I’ve been thinking a lot recently about why it is we want the things we want. In the material sense and also in the life sense. Wanting what everyone else wants is the basis for trends and perhaps is used (albeit inappropriately) in our society to gauge social status.
Why is it that so many of us are prone to look around and want what everyone else has?
I’m particularly prone to getting fomo, the comprises, and wanting the same things everyone else seems to want. It’s something I really dislike about myself. I’d make a terrible hipster.
I pondered this one day last week as I walked to work in a sea of Herschel backpacks. Have you seen them? They are nothing fancy. Nothing about them seems to make them worthy of being double the cost of a Jansport. And yet they’re the backpack to have these days (if you’re the backpack wearing type – which I am). So naturally, I want one. But really…WHY?
And that alone is why I haven’t bought one. I can’t figure out why. Am I so content going along with what everyone else has, wanting what they want, doing what they do? It’s a whole new level of basic (Are we still saying basic? No? Meh).
It got me thinking a lot about engagements, weddings, and other life events. I don’t know if this is true of everyone but in our friend group there was a several month span where nearly everyone got engaged. I like to think it was because we’d all been dating similar amounts of time (i.e. since after college, about 4 years for most of us at that point). But was it really because everyone else was doing it? Did we all just look at each other and think, well if they did it, we should too?
That’s not the reason we got engaged or married. I know it isn’t (it was the whole, I love N and feel sure I always will thing). But still, if we’re all floating in the same river, are we being pulled in the same direction?
How do you know if you want something because you want it or because everyone else has it?

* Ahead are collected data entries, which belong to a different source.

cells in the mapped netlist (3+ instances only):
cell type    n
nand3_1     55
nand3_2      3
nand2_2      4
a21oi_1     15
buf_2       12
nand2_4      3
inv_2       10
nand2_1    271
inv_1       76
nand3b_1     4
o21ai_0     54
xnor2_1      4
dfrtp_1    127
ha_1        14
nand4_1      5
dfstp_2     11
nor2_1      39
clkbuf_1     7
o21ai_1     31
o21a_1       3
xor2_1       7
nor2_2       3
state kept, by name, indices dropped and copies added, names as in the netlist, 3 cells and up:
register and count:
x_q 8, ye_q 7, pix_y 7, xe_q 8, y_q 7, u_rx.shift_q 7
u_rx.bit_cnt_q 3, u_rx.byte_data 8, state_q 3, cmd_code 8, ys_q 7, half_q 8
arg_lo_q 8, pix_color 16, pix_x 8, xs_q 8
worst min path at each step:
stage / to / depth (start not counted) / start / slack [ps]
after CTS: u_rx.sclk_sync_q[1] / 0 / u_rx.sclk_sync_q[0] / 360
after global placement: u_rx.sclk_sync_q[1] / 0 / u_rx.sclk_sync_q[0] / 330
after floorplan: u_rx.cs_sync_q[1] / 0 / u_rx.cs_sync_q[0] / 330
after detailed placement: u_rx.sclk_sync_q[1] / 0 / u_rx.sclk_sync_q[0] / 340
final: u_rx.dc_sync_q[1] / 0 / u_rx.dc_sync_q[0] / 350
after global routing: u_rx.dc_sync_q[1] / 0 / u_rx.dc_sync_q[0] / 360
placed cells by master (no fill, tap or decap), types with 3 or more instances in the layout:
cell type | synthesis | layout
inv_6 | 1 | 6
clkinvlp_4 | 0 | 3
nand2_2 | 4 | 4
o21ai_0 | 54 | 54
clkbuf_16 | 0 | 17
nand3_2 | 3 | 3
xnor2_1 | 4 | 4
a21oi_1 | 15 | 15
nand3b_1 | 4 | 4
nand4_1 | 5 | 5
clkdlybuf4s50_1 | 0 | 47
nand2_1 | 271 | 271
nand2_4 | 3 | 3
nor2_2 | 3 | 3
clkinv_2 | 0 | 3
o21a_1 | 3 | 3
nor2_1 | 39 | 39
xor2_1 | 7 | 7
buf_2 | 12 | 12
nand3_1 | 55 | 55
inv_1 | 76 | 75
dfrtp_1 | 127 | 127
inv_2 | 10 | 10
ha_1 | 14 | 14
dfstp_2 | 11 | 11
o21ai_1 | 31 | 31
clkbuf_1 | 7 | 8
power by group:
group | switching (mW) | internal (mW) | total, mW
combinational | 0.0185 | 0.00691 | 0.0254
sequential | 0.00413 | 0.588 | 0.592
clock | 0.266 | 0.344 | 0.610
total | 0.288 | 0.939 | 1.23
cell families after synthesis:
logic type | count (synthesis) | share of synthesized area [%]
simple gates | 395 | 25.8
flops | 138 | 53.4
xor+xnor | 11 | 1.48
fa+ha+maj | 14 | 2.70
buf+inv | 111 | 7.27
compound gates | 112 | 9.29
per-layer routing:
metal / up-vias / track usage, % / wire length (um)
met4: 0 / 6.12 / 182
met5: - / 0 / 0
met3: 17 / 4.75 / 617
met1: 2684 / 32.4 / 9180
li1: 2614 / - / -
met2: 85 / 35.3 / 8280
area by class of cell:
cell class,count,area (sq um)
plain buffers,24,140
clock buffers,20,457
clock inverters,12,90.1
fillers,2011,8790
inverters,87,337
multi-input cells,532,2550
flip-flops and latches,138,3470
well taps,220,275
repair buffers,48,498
===== src/rtl/chunked_serial_adder.sv =====
// chunked_serial_adder
//   Multi-cycle WIDTH-bit adder/subtractor. It accepts a and b with a
//   start/done handshake. Each clock it processes one CHUNK-bit slice, least
//   significant slice first, on a narrow ripple datapath. The carry between
//   slices is held in a register. Subtraction is a + ~b + ~cin, so in sub mode
//   cout is the no-borrow flag.
// Ports
//   clk, rst_n      clock, asynchronous active-low reset
//   start           request; accepted only in IDLE or DONE
//   sub             0: a + b + cin, 1: a - b - cin (captured on accept)
//   a, b, cin       operands, captured on accept
//   busy            high while slices are being processed
//   done            one-cycle pulse; sum/cout/ovf valid from here to next accept
//   sum, cout, ovf  result, carry out of MSB, signed overflow

// One bit of the ripple chain; CHUNK of these form the per-slice adder.
module chunked_serial_adder_fa (
  input  logic x,
  input  logic y,
  input  logic ci,
  output logic s,
  output logic co
);
  assign s  = x ^ y ^ ci;
  assign co = (x & y) | (ci & (x ^ y));
endmodule

module chunked_serial_adder #(
  parameter int WIDTH = 32,
  parameter int CHUNK = 8
) (
  input  logic             clk,
  input  logic             rst_n,
  input  logic             start,
  input  logic             sub,
  input  logic [WIDTH-1:0] a,
  input  logic [WIDTH-1:0] b,
  input  logic             cin,
  output logic             busy,
  output logic             done,
  output logic [WIDTH-1:0] sum,
  output logic             cout,
  output logic             ovf
);
  localparam int NCHUNK = WIDTH / CHUNK;
  localparam int IDXW   = (NCHUNK > 1) ? $clog2(NCHUNK) : 1;
  localparam logic [IDXW-1:0] LAST = IDXW'(NCHUNK - 1);

  if (CHUNK < 1 || CHUNK > WIDTH || (WIDTH % CHUNK) != 0) begin : g_bad_param
    $error("chunked_serial_adder: WIDTH must be a nonzero multiple of CHUNK");
  end

  typedef enum logic [1:0] {IDLE, RUN, DONE} state_t;

  // Captured operands. b is stored already inverted for subtract, so the
  // datapath is always a plain add.
  typedef struct packed {
    logic [WIDTH-1:0] a;
    logic [WIDTH-1:0] b;
    logic             carry;
  } opnd_t;

  state_t          state, state_nx;
  opnd_t           op_q;
  logic [IDXW-1:0] idx;
  logic            accept, last;

  logic [CHUNK-1:0] a_ch, b_ch, res;
  logic [CHUNK:0]   rc;   // ripple carries; rc[CHUNK-1] is the carry into the MSB on the last slice

  assign accept = start && (state == IDLE || state == DONE);
  assign last   = (idx == LAST);
  assign busy   = (state == RUN);
  assign done   = (state == DONE);

  assign a_ch  = op_q.a[int'(idx)*CHUNK +: CHUNK];
  assign b_ch  = op_q.b[int'(idx)*CHUNK +: CHUNK];
  assign rc[0] = op_q.carry;

  for (genvar i = 0; i < CHUNK; i++) begin : g_bit
    chunked_serial_adder_fa u_fa (
      .x  (a_ch[i]),
      .y  (b_ch[i]),
      .ci (rc[i]),
      .s  (res[i]),
      .co (rc[i+1])
    );
  end

  always_comb begin
    state_nx = state;
    case (state)
      IDLE:    if (start) state_nx = RUN;
      RUN:     if (last)  state_nx = DONE;
      DONE:    state_nx = start ? RUN : IDLE;
      default: state_nx = IDLE;
    endcase
  end

  always_ff @(posedge clk or negedge rst_n) begin
    if (!rst_n) begin
      state <= IDLE;
      idx   <= '0;
      op_q  <= '0;
      sum   <= '0;
      cout  <= 1'b0;
      ovf   <= 1'b0;
    end else begin
      state <= state_nx;
      if (accept) begin
        op_q.a     <= a;
        op_q.b     <= sub ? ~b : b;
        op_q.carry <= sub ^ cin;
        idx        <= '0;
      end else if (state == RUN) begin
        sum[int'(idx)*CHUNK +: CHUNK] <= res;
        op_q.carry <= rc[CHUNK];
        idx        <= last ? '0 : idx + IDXW'(1);
        if (last) begin
          cout <= rc[CHUNK];
          ovf  <= rc[CHUNK] ^ rc[CHUNK-1];
        end
      end
    end
  end
endmodule


===== config.mk =====
export PLATFORM = sky130hd
export DESIGN_NAME = chunked_serial_adder
export DESIGN_NICKNAME = d
export VERILOG_FILES = /design/src/rtl/chunked_serial_adder.sv
export SDC_FILE = /design/constraint.sdc
export NUM_CORES = 1
export LEC_CHECK = 0
export ABC_AREA = 1
export BUFFER_PORTS_ARGS = -buffer_cell sky130_fd_sc_hd__buf_2
export CAP_MARGIN = 20
export CELL_PAD_IN_SITES_DETAIL_PLACEMENT = 0
export CELL_PAD_IN_SITES_GLOBAL_PLACEMENT = 1
export CORE_UTILIZATION = 40
export CTS_CLUSTER_DIAMETER = 120
export DETAILED_ROUTE_END_ITERATION = 8
export PLACE_DENSITY_LB_ADDON = 0.12
export SETUP_SLACK_MARGIN = 0.05
export SLEW_MARGIN = 10
export SYNTH_ARGS = -nofsm -noshare
export SYNTH_HDL_FRONTEND = slang
export SYNTH_SLANG_ARGS = --single-unit

===== constraint.sdc =====
create_clock -name clk -period 5.15 [get_ports clk]
set_clock_uncertainty 0.05 [all_clocks]
set_input_delay 1.03 -clock clk [delete_from_list [all_inputs] [get_ports clk]]
set_output_delay 1.03 -clock clk [all_outputs]
set_load 0.01 [all_outputs]

After elaboration in Yosys (flattened, before gate mapping)
Index checks and enable logic that the tools add are counted.

Bitwise gates (word level): 44. Reductions and logical operators: 7. Muxes and demuxes: 11. Eq/ne operators: 5. Shift-type cells: 4. Add/subtract/negate cells: 2.

Operators by type and width (number): 32-bit by 6-bit indexed part select with 8-bit output (2); 5-bit negator with 33-bit output (1); 8-bit by 33-bit variable shift with 32-bit output (first input constant) (1); 8-bit by 33-bit indexed part select with 32-bit output (1); 32-bit bitwise mux (1); 32-bit 2-to-1 mux (1); 32-bit NOT (1); 1-bit bitwise XOR (18); 1-bit AND (16); 2-bit 2-to-1 mux (5); 1-bit OR (8); 2-bit case mux with 3 select lines (1); 2-bit == test (second input constant) (2); 2-bit AND reduction (2); 1-bit 2-to-1 mux (3); 3-bit AND reduction (1); 2-bit by 1-bit adder with 2-bit output (second input constant) (1); 2-bit by 1-bit == test with 1-bit output (second input constant) (1); 2-bit zero test (1); 2-bit by 1-bit inequality test with 1-bit output (second input constant) (1); 2-bit inequality test (second input constant) (1); 2-bit nonzero test (1); 1-bit logical AND (1); 1-bit logical OR (1); 1-bit NOT (1).

Bits in registers: 103. Word-level logic and storage cells: 81. Output and inout bits: 36.

Depth between registers and ports, before layout
Word-level depth: 20. Mapped depth: 21. Gate-level depth less buffers: 19.

Modules after synthesis
Synthesis repeated with hierarchy kept, for this count alone.

Cell total of the unflattened synthesis: 613. Area, all modules: 5215.0 um^2.

By module, submodules not included: chunked_serial_adder (area each 5054.8 um^2, instances 1, sequential area each 2577.5 um^2, cells an instance 605); chunked_serial_adder_fa (area each 20.0 um^2, instances 8, sequential area each 0.0 um^2, cells an instance 1).

Worst setup path after synthesis
OpenSTA, ideal clock, no wires.

Path type: reg2reg. From: register idx[1]. To: register sum[15]. Stages on the path, launching flop included: 19. Data required time: 5015 ps. Buffers on the path: 2. Data arrival time: 4220 ps. Setup time: 85 ps. Setup slack: 795 ps. Path through: dfrtp_1 > buf_4 > clkinv_1 > buf_2 > nand3_1 > nand2_1 > fa_1 > inv_1 > fa_1 > fa_1 > inv_1 > fa_1 > inv_1 > fa_1 > fa_1 > fa_1 > fa_1 > nand3_1 > o21ai_0.

Word-level cells in the longest chain between the ends: 19. Elaborated cells between the ends (all ways): 43.

RTL lines: start, declared (RTL line 65) `logic [IDXW-1:0] idx;`; start signal, assigned (RTL line 118) `idx <= last ? '0 : idx + IDXW'(1);`; 32-bit by 6-bit indexed part select with 8-bit output, on equally long branches (RTL line 76, 77); 1-bit bitwise XOR (RTL line 24, 25); 1-bit AND (RTL line 25) `assign co = (x & y) | (ci & (x ^ y));`; 1-bit OR (RTL line 25); 1-bit AND (RTL line 25); 1-bit OR (RTL line 25); 1-bit AND (RTL line 25); 1-bit OR (RTL line 25); (+3 left out); 1-bit OR (RTL line 25); 1-bit AND (RTL line 25); 1-bit OR (RTL line 25); 1-bit AND (RTL line 25); 1-bit OR (RTL line 25); 1-bit bitwise XOR (RTL line 24) `assign s = x ^ y ^ ci;`; 8-bit by 33-bit indexed part select with 32-bit output (RTL line 116) `sum[int'(idx)*CHUNK +: CHUNK] <= res;`; 32-bit bitwise mux (*) (RTL line 116); end signal, assigned by index (RTL line 116); end, declared (RTL line 41) `output logic [WIDTH-1:0] sum,`.

Every way passes the cells marked *; elsewhere a longest branch is shown, timed or not. A chain may end at the register's enable or synchronous reset.

Worst setup path after layout
From: register idx[0]. To: register sum[15].

Same word-level chain as after synthesis.

==> impl_metrics.ini <==
[run_status]
run_status = finished, final reports clean

[routing]
drc_errors = 0
drtIter0Drc = 221
vias = 4344
routedWlPerCell_um = 13.17
dr.pass1.iters = 5
drt.antenna.violating_nets = 0
vias_per_instance = 4.616
wl_um = 12400

[synthesis]
yosysTopAreaCellShare_pct = 48.53
postSynthRegisterBits = 103
synth.largest_area_cell = sky130_fd_sc_hd__dfrtp_1
netlist_instances = 672
synth_area_um2 = 5311
syn_nets = 755
ys_types = 20
postSynthAreaPerCell_um2 = 7.904
number_of_warnings_printed_during_yosys_synthesis = 0
ys_seq_area_share_pct = 48.53
ys_top_cells_by_area = sky130_fd_sc_hd__dfrtp_1, sky130_fd_sc_hd__nand2_1, sky130_fd_sc_hd__xor2_1

[sta]
relSlewSlack_pct = 42.78
worst-slew-pin-transition_ns = 0.8584
final_critical_path_setup_slack_ns = 0.5503
final_min_period_over_clock_period_pct = 89.32
fin_setup_tns_ns = 0
maxClockFrequency_mhz = 217.4
timing.final.setup_violations = 0
hold_viol_final = 0
drv_slew = 0
finalWorstPathRequiredPeriod_ns = 4.600
grt_setup_unrepaired = false

[pwr]
power.clock.fraction_pct = 15.9
power.switching_fraction_pct = 45.37
power_frac_comb_pct = 51.8
power.internal_uw = 2291
power_leakage_uw = 0.003542
share_seq_of_total_power_pct = 32.2
reported_net_switching_power_uw = 1902
power_density_nw_per_um2 = 674.9
largest_voltage_drop_on_the_vdd_net_uv = 227.9

[cts]
cts_inserted_buffers = 9
cts_max_level = 3
clk_pin_slew_worst_setup_hold_paths_ns = 0.07
tritoncts = done
cts_buffer_depth = 2
worst_skew_late_latency_ns = 0.35
postCtsSetupRepairBufs = 0
post_cts_resized = 0
postCtsHoldBufs = 0
root_buf_cell = sky130_fd_sc_hd__clkbuf_16
clock_sink_count = 103

[cells_and_area]
final_net_count = 847
drive_gt1_share_pct = 17.82
filler_cell_count = 1332
syn2layout_area_growth_pct = 16.98
n_antenna_cell = 0

[grt]
grtUsageTotal_pct = 20.09
first_global_vias = 4194
pin_count_of_the_biggest_net_entering_global_routing = 64
grt_antenna_before_repair = 0
grt_first_pass_wirelength_um = 20700
global_route.overflow_total = 0

[placed_design]
post_dp_hpwl_um = 9238
place_worst_setup_slack_ns = 0.5547
gp_congestion = 0.8176
io_buffer_count = 104

[die]
floorplan.initialDensity_pct = 41.58
die_h_um = 117.2
die-width_um = 117.2
pin_count = 105
die_area_um2 = 13740
floorplan.core_area_um2 = 12770
std_cell_rows = 41

[setup_path]
worst-path-max-fanout = 29
r2r_setup_slack_ns = 0.55
arrival_ns = 4.82
crit_type = flip-flop to flip-flop
cp-end-kind = flip-flop
required_time_at_the_endpoint_of_the_critical_path_ns = 5.37
worstSetupStartpointType = flip-flop

[min_path]
min_path_type = flip-flop to flip-flop

[run]
cap_viol_max_count = 0
stage by stage:
| step | utilization, % | area [um^2] | std cells | hold slack, ns | total power, uW |
|---|---|---|---|---|---|
| 2_1_floorplan | - | 5311 | 672 | 0.3987 | 2864 |
| 3_3_place_gp | 46.32 | 5917 | 925 | 0.4077 | 3514 |
| 3_5_place_dp | 46.32 | 5917 | 925 | 0.4109 | 3549 |
| 4_1_cts | 48.64 | 6213 | 941 | 0.4296 | 4238 |
| 5_1_grt | 48.64 | 6213 | 941 | 0.4499 | 4607 |
| 6_report | 48.64 | 6213 | 941 | 0.4219 | 4193 |
critical path: stages, from the launching register on:
cell,delay (ns)
sky130_fd_sc_hd__dfrtp_1,0.40
sky130_fd_sc_hd__buf_4,0.19
sky130_fd_sc_hd__inv_2,0.34
sky130_fd_sc_hd__nand2_1,0.10
sky130_fd_sc_hd__o211ai_1,0.10
sky130_fd_sc_hd__nand2_1,0.10
sky130_fd_sc_hd__fa_1,0.46
sky130_fd_sc_hd__fa_1,0.43
sky130_fd_sc_hd__inv_1,0.08
sky130_fd_sc_hd__fa_1,0.16
sky130_fd_sc_hd__inv_1,0.05
sky130_fd_sc_hd__fa_1,0.39
sky130_fd_sc_hd__fa_1,0.40
sky130_fd_sc_hd__fa_1,0.43
sky130_fd_sc_hd__fa_1,0.56
sky130_fd_sc_hd__nand3_1,0.10
sky130_fd_sc_hd__o21ai_0,0.17
routing by layer:
metal  up-vias  share of wire, %  GRT usage [%]
met5         -                 0              0
met3        15               3.5          3.193
met2        88                48          32.78
li1       2224                 -              -
met4         0               2.0          8.608
met1      2017                47          26.50
layout make-up:
type | instances | area [um^2] | share of cell area (%)
sequential | 103 | 2577 | 41.48
multi-input combinational | 482 | 2327 | 37.45
tap | 172 | 215.2 | 3.464
clock buffer | 13 | 270.3 | 4.350
inverter | 55 | 206.4 | 3.323
timing repair buffer | 113 | 590.6 | 9.505
clock inverter | 3 | 26.28 | 0.4229
flip-flops by register name, indices dropped and copies added (netlist names):
register,cells
op_q,65
sum,32
idx,2
state,2
cout,1
ovf,1
cell usage after synthesis, drive strengths merged:
cell type,number
o211ai,12
clkinv,1
ha,6
dfrtp,103
clkbuf,4
nor2,19
nand4,1
fa,8
nand2,339
o21ai,35
xor2,33
nand3,29
buf,28
inv,54
kinds of logic (layout without fill, tap and decap cells):
family / after synthesis / in the layout / synth area share [%]
AOI/OAI and AO/OA: 47 / 47 / 4.994
xor gates and xnor gates: 33 / 33 / 5.442
adders and majority gates: 14 / 14 / 4.429
buffers and inverters: 87 / 184 / 7.656
DFF: 103 / 103 / 48.53
and+or+nand+nor: 388 / 388 / 28.95
path summary, 6_finish.rpt:
kind,start,endpoint,cells after the start
worst max-delay path,idx[0],sum[15],16
worst min-delay path,sum[5],sum[5],2
worst max register to register,idx[0],sum[15],16
worst min register to register,sum[5],sum[5],2
max in group asynchronous,rst_n,sum[15],2
min in group asynchronous,rst_n,sum[28],1
power groups by stage:
stage | sequential, uW | clock [uW] | combinational (uW)
after global routing | 1390 | 719 | 2490
after floorplan | 1340 | 0 | 1520
final | 1350 | 668 | 2170
after detailed placement | 1360 | 0 | 2190
after CTS | 1350 | 690 | 2190
after global placement | 1360 | 0 | 2150
cell usage in the layout, fill, tap and decap left out:
cell and count:
sky130_fd_sc_hd__clkbuf_16 9, sky130_fd_sc_hd__nor2_4 5, sky130_fd_sc_hd__nand3_1 28, sky130_fd_sc_hd__fa_1 8
sky130_fd_sc_hd__buf_4 10, sky130_fd_sc_hd__nand3_2 1, sky130_fd_sc_hd__o21ai_0 33, sky130_fd_sc_hd__clkinv_1 1
sky130_fd_sc_hd__inv_2 3, sky130_fd_sc_hd__clkbuf_1 1, sky130_fd_sc_hd__xor2_1 33, sky130_fd_sc_hd__nor2_1 14
sky130_fd_sc_hd__dfrtp_1 103, sky130_fd_sc_hd__buf_2 103, sky130_fd_sc_hd__inv_1 51, sky130_fd_sc_hd__ha_1 6
sky130_fd_sc_hd__o211ai_1 12, sky130_fd_sc_hd__nand4_1 1, sky130_fd_sc_hd__clkinv_4 3, sky130_fd_sc_hd__o21ai_1 2
sky130_fd_sc_hd__clkbuf_8 3, sky130_fd_sc_hd__nand2_1 339
No activity file was read; power rests on OpenSTA's default activity.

I want to buy a house. I know I do. I also know that I feel a sense of urgency that I wouldn’t feel if we didn’t have friends who owned their houses. The fear of falling behind or having to listen to another lecture about how renting is just “throwing your money away” makes me want to stalk Zillow like a mad woman, lusting after homes that realistically cannot be ours right now.
The same goes for babies. I have several friends who are pregnant right now. My best friend is due any day. I won’t deny that I feel that pull. But I also won’t bring a tiny human into the world until we’re 100% (okay, 95%) sure that we’re ready and want a baby because we are prepared to raise a good human and not just because everyone else is having one.
I think this extends to travel too. As I look at friends, bloggers, and instagrammers who travel the world, I feel the pull to travel. But is it because I really want to travel? Do I want to see that place, have that experience? Or is it because it’s what I think I should be doing. It’s what I think I should want. After all, won’t I appear more worldly, be viewed in a more positive light by others if I’m well-traveled? If my social media is plastered with stunning photographs from around the world? This isn’t reason enough. What if I (*gasp*) just want to stay in Philadelphia for a while? Visit family more. Spend time with the people who are important to me. In the moments of envy I try to step back and think…where do I want to go? What do I need to see of this world to feel like I’ve lived a complete life?
I think it takes a lot of introspection to decide why you want the things you want. I’m trying to do this more lately, especially as we try to save money to make that house thing happen. Do I want this item because I need it? Does it bring me joy? I’ve never read the book The Life Changing Magic of Tidying Up that the whole “does it bring me joy?” thing comes from but I feel like that question alone is pretty helpful. It’s about material possessions, desires, and appearances but most importantly, it’s about figuring out what you value.
So for now I’m using the free backpack that I got from work, plastered with the hospital logo. We’re buying less and being cautious about our choices with material things and life things. We talk things over more and ponder our end goals. I think it’s brought us closer. I want to know that I want the things that I want because I want them. Not because of what other people have but because we’ve made conscious, thoughtful decisions.
p.s. I hope this post came across as kind of a “Nadine ponders something via the internet” (was it…dare I say it…how blogging used to be?) and not “douchy blogger gets up on her high-horse or tries too hard to be deep”. My fingers are crossed that you saw it that way.